Your team has actively hindered troubleshooting this problem for a long time. The obvious goal here is to get an exclusion by claiming that the product doesn’t work. I’ve seen better acts over the course of my career, so this one is easy to see through. So let’s recap it.
2 years ago, during initial rollout, there was an issue. You reported it to the team at the time, who told you they weren’t sure of the issue and asked you to roll it back until we could come back to them, which you did. In the fall of ’21 someone finally noticed that you were non-compliant. After much moaning, you finally came back to work on the issue. You deployed to your staging environment with no issues at all. Great.
We moved forward to a small deployment of production, which went well for a short time and then had issues again. You whined about it a lot while making sure not to provide helpful information.
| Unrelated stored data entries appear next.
`src/rtl/cordic_iter_ctrl.sv`:
```
// Iterative CORDIC sequencer: one shared rotation stage is reused ITERS times per job, fed from
// an arctan ROM, with valid/ready handshakes on the job input and the result output.

module cordic_engine (
    input  logic [4:0]  i,
    input  logic [31:0] a_i,
    input  logic [31:0] x_i,
    input  logic [31:0] y_i,
    input  logic [31:0] w_i,
    input  logic [31:0] theta,
    output logic [31:0] x_n,
    output logic [31:0] y_n,
    output logic [31:0] w_n
);
    logic        rot_pos;
    logic [31:0] x_sh;
    logic [31:0] y_sh;

    // Rotate toward theta; a tie rotates positive so a zero residual still makes progress.
    always_comb begin
        rot_pos = $signed(w_i) <= $signed(theta);
        x_sh    = $signed(x_i) >>> i;
        y_sh    = $signed(y_i) >>> i;
        if (rot_pos) begin
            x_n = x_i - y_sh;
            y_n = y_i + x_sh;
            w_n = w_i + a_i;
        end else begin
            x_n = x_i + y_sh;
            y_n = y_i - x_sh;
            w_n = w_i - a_i;
        end
    end
endmodule

module cordic_iter_ctrl #(
    parameter int unsigned ITERS = 16
) (
    input  logic        clk,
    input  logic        rst,
    input  logic        in_valid,
    output logic        in_ready,
    input  logic [31:0] x_in,
    input  logic [31:0] y_in,
    input  logic [31:0] theta_in,
    output logic        out_valid,
    input  logic        out_ready,
    output logic [31:0] x_out,
    output logic [31:0] y_out,
    output logic [31:0] w_out,
    output logic        busy
);
    typedef enum logic [1:0] {StIdle, StRun, StDone} state_e;

    localparam logic [4:0] LastIdx = 5'(ITERS - 1);

    // round(atan(2^-i) * 2^30)
    localparam logic [31:0] AtanRom [32] = '{
        32'h3243F6A9, 32'h1DAC6705, 32'h0FADBAFD, 32'h07F56EA7,
        32'h03FEAB77, 32'h01FFD55C, 32'h00FFFAAB, 32'h007FFF55,
        32'h003FFFEB, 32'h001FFFFD, 32'h00100000, 32'h00080000,
        32'h00040000, 32'h00020000, 32'h00010000, 32'h00008000,
        32'h00004000, 32'h00002000, 32'h00001000, 32'h00000800,
        32'h00000400, 32'h00000200, 32'h00000100, 32'h00000080,
        32'h00000040, 32'h00000020, 32'h00000010, 32'h00000008,
        32'h00000004, 32'h00000002, 32'h00000001, 32'h00000000
    };

    state_e      state_q, state_d;
    logic [4:0]  cnt_q, cnt_d;
    logic [31:0] x_q, x_d;
    logic [31:0] y_q, y_d;
    logic [31:0] w_q, w_d;
    logic [31:0] theta_q, theta_d;
    logic [31:0] x_n, y_n, w_n;

    cordic_engine engine (
        .i    (cnt_q),
        .a_i  (AtanRom[cnt_q]),
        .x_i  (x_q),
        .y_i  (y_q),
        .w_i  (w_q),
        .theta(theta_q),
        .x_n  (x_n),
        .y_n  (y_n),
        .w_n  (w_n)
    );

    always_ff @(posedge clk or posedge rst) begin
        if (rst) begin
            state_q <= StIdle;
            cnt_q   <= 5'd0;
            x_q     <= 32'd0;
            y_q     <= 32'd0;
            w_q     <= 32'd0;
            theta_q <= 32'd0;
        end else begin
            state_q <= state_d;
            cnt_q   <= cnt_d;
            x_q     <= x_d;
            y_q     <= y_d;
            w_q     <= w_d;
            theta_q <= theta_d;
        end
    end

    always_comb begin
        state_d = state_q;
        unique case (state_q)
            StIdle:  if (in_valid) state_d = StRun;
            StRun:   if (cnt_q == LastIdx) state_d = StDone;
            StDone:  if (out_ready) state_d = StIdle;
            default: state_d = StIdle;
        endcase
    end

    always_comb begin
        cnt_d   = cnt_q;
        x_d     = x_q;
        y_d     = y_q;
        w_d     = w_q;
        theta_d = theta_q;
        if (state_q == StIdle && in_valid) begin
            cnt_d   = 5'd0;
            x_d     = x_in;
            y_d     = y_in;
            w_d     = 32'd0;
            theta_d = theta_in;
        end else if (state_q == StRun) begin
            cnt_d = cnt_q + 5'd1;
            x_d   = x_n;
            y_d   = y_n;
            w_d   = w_n;
        end
    end

    always_comb begin
        in_ready  = (state_q == StIdle);
        busy      = (state_q == StRun);
        out_valid = (state_q == StDone);
        x_out     = x_q;
        y_out     = y_q;
        w_out     = w_q;
    end
endmodule

```
`config.mk`:
```
export PLATFORM = sky130hd
export DESIGN_NAME = cordic_iter_ctrl
export DESIGN_NICKNAME = d
export VERILOG_FILES = /design/src/rtl/cordic_iter_ctrl.sv
export SDC_FILE = /design/constraint.sdc
export NUM_CORES = 1
export LEC_CHECK = 0
export CAP_MARGIN = 10
export CELL_PAD_IN_SITES_DETAIL_PLACEMENT = 0
export CELL_PAD_IN_SITES_GLOBAL_PLACEMENT = 1
export CORE_MARGIN = 5
export CORE_UTILIZATION = 44
export DETAILED_ROUTE_END_ITERATION = 12
export PLACE_DENSITY = 0.81
export SLEW_MARGIN = 20
export SYNTH_ARGS = -nofsm -noshare
export SYNTH_HDL_FRONTEND = slang
export SYNTH_SLANG_ARGS = --single-unit
```
`constraint.sdc`:
```
create_clock -name clk -period 8.4 [get_ports clk]
set_input_delay 1.26 -clock clk [delete_from_list [all_inputs] [get_ports clk]]
set_output_delay 1.26 -clock clk [all_outputs]
set_load 0.02 [all_outputs]
```
==> results.md, run 1 <==
- CTS tree: built
- Share of post-route cells with drive strength above 1: 0.08358
- Number of antenna violations at the first check in global routing: 1
- CP required: 8.75 ns
- Global-route wire length before repair: approximately 100000 µm
- Unique masters post-synth: 100
- Hold Violations, Final: 0
- First DRT Iteration DRCs: 1600
- Post-CTS setup buffer count: 0
- Mapped Area: 17840 µm²
- Initial Utilization: 0.4469
- Crit path DAT: 7.21 ns
- Die Area: 44670 µm²
- Die X: ~210 µm
- Commonest non-fill, non-tap cells in the layout: nand2_1, a21oi_1, clkdlybuf4s50_1, o21ai_0, nor2_1
- Core Box Area: 39910 µm²
- CP Class: flop to flop
- Number of global-route vias before repair: 17650
- Vias after detailed routing: 17900
- Placer Congestion: 1.013
- DRT antenna net count: 0
- Post-cts resize count: 0
- Number of synthesized flops with an enable pin: 0
- Placed cell count: 2828
- Ys flop type: dfrtp_1
- Total wire length: 67730 µm
- Final WS setup: roughly 1.5 ns
- Slew Limit Fails: 0
- Clock tree buffer depth: 2
- Non-filler cells, final: 2858
- Worst-Skew Late Latency: 0.49 ns
- CP Capture Type: flop
- Critical Path Start Type: flop
- Max cap viols: 0
- Pre-CTS setup slack: 1.671 ns
- Max-slew headroom: 0.3412
- I/O pin total: 199
- Area delta synth->final: 16.06%
- Most common cell after layout, fill and taps aside: nand2_1
- F_max: 145.7 MHz
- Post-synthesis sequential area ratio: 0.1894
- Worst-margin pin slew: 0.9817 ns
- Critical path startpoint: cnt_q[2]
- CTS hold repair buffers: 0
- Grt total ovfl: 0
- Synth warn: 0
- Setup Skew: roughly 0.013 ns
- WL/cell: 23.70 µm
- Largest net degree at the start of global routing: 76
- Crit path time final: between 6 and 7 ns
- Mean post-synth cell area: 8.094 µm²
- Register area: 3390 µm²
- DRC Markers: 0
- Unrepaired setup endpoints after global routing: no
- Antenna cells: 0
- Hold WC Path Type: flop to flop
- Crit Path Max Fanout: 44
- Setup_tns: 0 ns
- Syn Nets: around 2500
- Row Count: 73
- Number of buffers created by CTS: 17
- Synth Instances: 2204
- Hold Path Origin: theta_q[0]
- Status: finished clean
- Worst Reg-to-Reg Cells: 21
- First drt pass iteration count: 7
- Worst-path clk slew: around 0.070 ns
- Clk sinks: 135
- IO buf count: 198
- Die H: 211.4 µm
- CTS Root Cell: clkbuf_16
- Setup violators final: 0
- Total track usage: 0.2977
- Hpwl dp: 51170 µm
- Worst r2r src: cnt_q[2]
- Final Cycle Share: 0.8169
- Seq cells post-synth: 135
- Vias/cell: 6.264
- # fillers: 3825
- Async set-reset flop share out of synthesis: 1.000
- Area of the multi-input gates: 13470 µm²
- Nets: 2571
- Final Util: 0.5187
- WHS Path Cells: 2
- H-tree depth: 4
kinds of logic after synthesis:
kind of cell	Yosys count	share of synthesized area
XOR/XNOR	159	0.07807
adder cells (fa/ha/maj)	149	0.1058
buffers and inverters	226	0.05717
AND/OR/NAND/NOR	659	0.1736
AO/OA/AOI/OAI	730	0.2585
multiplexers	146	0.1375
flip-flops	135	0.1894
through the flow:
step,instance area (µm²),hold slack [ns]
after floorplan,17840,0.4322
after global placement,20140,0.4504
after detailed placement,20140,0.4746
after CTS,20700,0.4861
after global routing,20700,0.5078
final,20700,0.4880
critical path: stages, from the launching register on:
cell	delay (ns)
dfrtp_2	1.01
buf_12	0.30
mux4_2	0.34
mux2i_1	0.58
o22ai_1	0.19
or2_2	0.35
or2_1	0.33
nor4b_4	0.44
nand2_1	0.16
nand2_1	0.11
xnor2_1	0.12
ha_1	0.31
a21o_1	0.23
a21o_1	0.18
a21oi_1	0.19
o21ai_0	0.14
and2_1	0.22
o31ai_1	0.44
o21ai_0	0.17
a21o_1	0.23
a2111oi_0	0.48
o22ai_1	0.13
Yosys cell counts, types with 21 or more instances:
library cell / number / area (µm²)
o21ai_0: 182 / 910.9
a21oi_1: 222 / 1111
xnor2_1: 87 / 762.0
nand2b_1: 25 / 156.4
inv_1: 87 / 326.6
a31oi_1: 36 / 225.2
o211ai_1: 25 / 187.7
clkbuf_1: 77 / 289.0
xor2_1: 72 / 630.6
nand3_1: 47 / 235.2
nor3_1: 25 / 125.1
mux2i_1: 52 / 520.5
buf_2: 22 / 110.1
nor2_1: 178 / 668.1
mux4_2: 55 / 1239
a21o_1: 51 / 382.9
nand2_1: 256 / 960.9
o22ai_1: 21 / 131.4
ha_1: 146 / 1827
dfrtp_1: 135 / 3378
routing by layer:
| metal | up-vias | GRT usage | wire length [µm] | share of wire |
|---|---|---|---|---|
| met2 | 730 | 0.4863 | 31670 | 0.47 |
| met3 | 173 | 0.05631 | 4473 | 0.066 |
| met4 | 2 | 0.1368 | 3175 | 0.047 |
| met5 | - | 0 | 14 | 0.00021 |
| li1 | 8363 | - | - | - |
| met1 | 8634 | 0.3833 | 28390 | 0.42 |
registers in the layout (all words and copies together) (netlist names):
name and flops:
cnt_q 5, state_q 2, theta_q 32, w_out 32
x_out 32, y_out 32
worst paths after layout:
kind | slack [ns] | to
worst max register to register | 1.54 | x_out[30]
worst min register to register | 0.49 | theta_q[0]
max in group asynchronous | 5.74 | x_out[10]
worst min-delay path | 0.49 | theta_q[0]
worst max-delay path | 1.54 | x_out[30]
min in group asynchronous | 1.27 | theta_q[26]
layout make-up:
| type | instances | area share |
|---|---|---|
| Multi-Input combinational cell | 1843 | 0.6504 |
| Sequential cell | 135 | 0.1637 |
| Clock buffer | 19 | 0.02139 |
| Clock inverter | 11 | 0.005983 |
| Timing Repair Buffer | 233 | 0.1096 |
| Tap cell | 525 | 0.03173 |
| Inverter | 92 | 0.01716 |
Power of run 1 is not shown: default switching activity piles up to over one toggle a cycle in this logic, so the estimate is an artifact.
==> run 2, diff against run 1 <==
CORE_UTILIZATION = 40   (was 44)
PLACE_DENSITY = 0.77   (was 0.81)
clock period = 6.05 ns   (was 8.4 ns; I/O delays follow)
==> results.md, run 2 (synthesized netlist as in run 1, its figures left out) <==
- Die X: 221.2 µm
- Final Cycle Share: 0.9667
- Setup Skew: 0.01937 ns
- Crit path time final: 5.849 ns
- Max-slew headroom: 0.3387
- IO buf count: roughly 200
- Commonest non-fill, non-tap cells in the layout: nand2_1, a21oi_1, buf_4, clkdlybuf4s50_1, o21ai_0
- Die Area: 48920 µm²
- CTS tree: built
- Clk sinks: 135
- Dpl cell area: about 22000 µm²
- Crit Path Max Fanout: 16
- Crit path DAT: approximately 6.3 ns
- Nets: 2765
- CTS Root Cell: clkbuf_16
- Total wire length: 69730 µm
- Vias/cell: 6.013
- CP Capture Type: flop
- Global-route wire length before repair: 108100 µm
- CP required: 6.47 ns
- Hold Violations, Final: 0
- Grt total ovfl: 0
- Number of antenna violations at the first check in global routing: 1
- Vias after detailed routing: 18760
- # fillers: approximately 4300
- Initial Utilization: 0.4043
- Max cap viols: 0
- Pre-CTS setup slack: -0.02816 ns
- I/O pin total: 199
- Core Box Area: approximately 44000 µm²
- Critical Path Start Type: flop
- Area of the multi-input gates: 13600 µm²
- Worst-Skew Late Latency: 0.50 ns
- Hold WC Path Type: flop to flop
- Status: finished clean
- Largest net degree at the start of global routing: 99
- H-tree depth: 4
- F_max: between 150 and 200 MHz
- Antenna cells: 0
- Slew Limit Fails: 0
- Design Area, Final: 22470 µm²
- Most common cell after layout, fill and taps aside: nand2_1
- Worst-path clk slew: around 0.070 ns
- First drt pass iteration count: 6
- Number of global-route vias before repair: 18550
- R2R setup slack: between 0.2 and 0.25 ns
- Die H: 221.2 µm
- Area delta synth->final: 25.98%
- Register area: about 3400 µm²
- Total track usage: 0.2759
- Row Count: 77
- First DRT Iteration DRCs: about 1700
- Placer Congestion: a little over 1
- DRT antenna net count: 0
- Number of buffers created by CTS: 17
- Setup violators final: 0
- Final Util: 0.5093
- Worst-margin pin slew: 0.9795 ns
- WL/cell: between 20 and 25 µm
- DRC Markers: 0
- Final WS setup: ~0.20 ns
- CP Class: flop to flop
- Share of post-route cells with drive strength above 1: 0.1630
- Clock tree buffer depth: 2
- Hpwl dp: 53130 µm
This issue was escalated to the vendor who informed you about the logs required, and the process to gather them. Instead, you sent kernel logs that were effectively worthless. You knew they would be useless but did this to keep your whining alive.
After more bitching and moaning, and delaying, you reinstalled the product, and you got a sample of the requested logs. But you did so from a system that was not currently an active node and wasn’t experiencing an issue. That limited their usefulness, as you knew it would.
At this time, you made a big deal out of bitching that your system can’t survive a single millisecond of delay, which we all know is bullshit since network latency to end systems is much more variable then that. But allowing for the sentiment to keep things rolling, we moved forward. The vendor provided 2 potential things that may resolve the issue: upgrading the product to a newer version that doesn’t have a known issues with scripts that contain large numbers of piped commands, or creating an exclusion for /opt/yourapphere/. You have tossed both suggestions out because you don’t understand the reasoning. I don’t expect you to, since you’re not experts, but maybe you should try listening to the experts in the future. Or you know, letting us explain at all.
The first solution would resolve the issue if the source is in the script module where your system uses too many piped commands. There was a bug in the version, and it was resolved. This is the less likely cause.
The second solution assumes that your overloaded system is so messy that just logging activity from it is putting it over the limit. Due to some internal aspect of the product, it has throttling that can kick in if it’s monitoring a bullshit large number of threads. If we exclude /yourapphere/, that may keep the process nonsense of your badly designed and highly overloaded system from crashing.
But you don’t want to hear that. You want to cry and bitch and moan in an attempt to get us to give up and go away. Because your goal here isn’t to fix things. It’s make it out like you can’t possibly be compliant so we’ll go away.
It’s bullshit. We know it is. You know it is. And we should stop pretending that it’s not.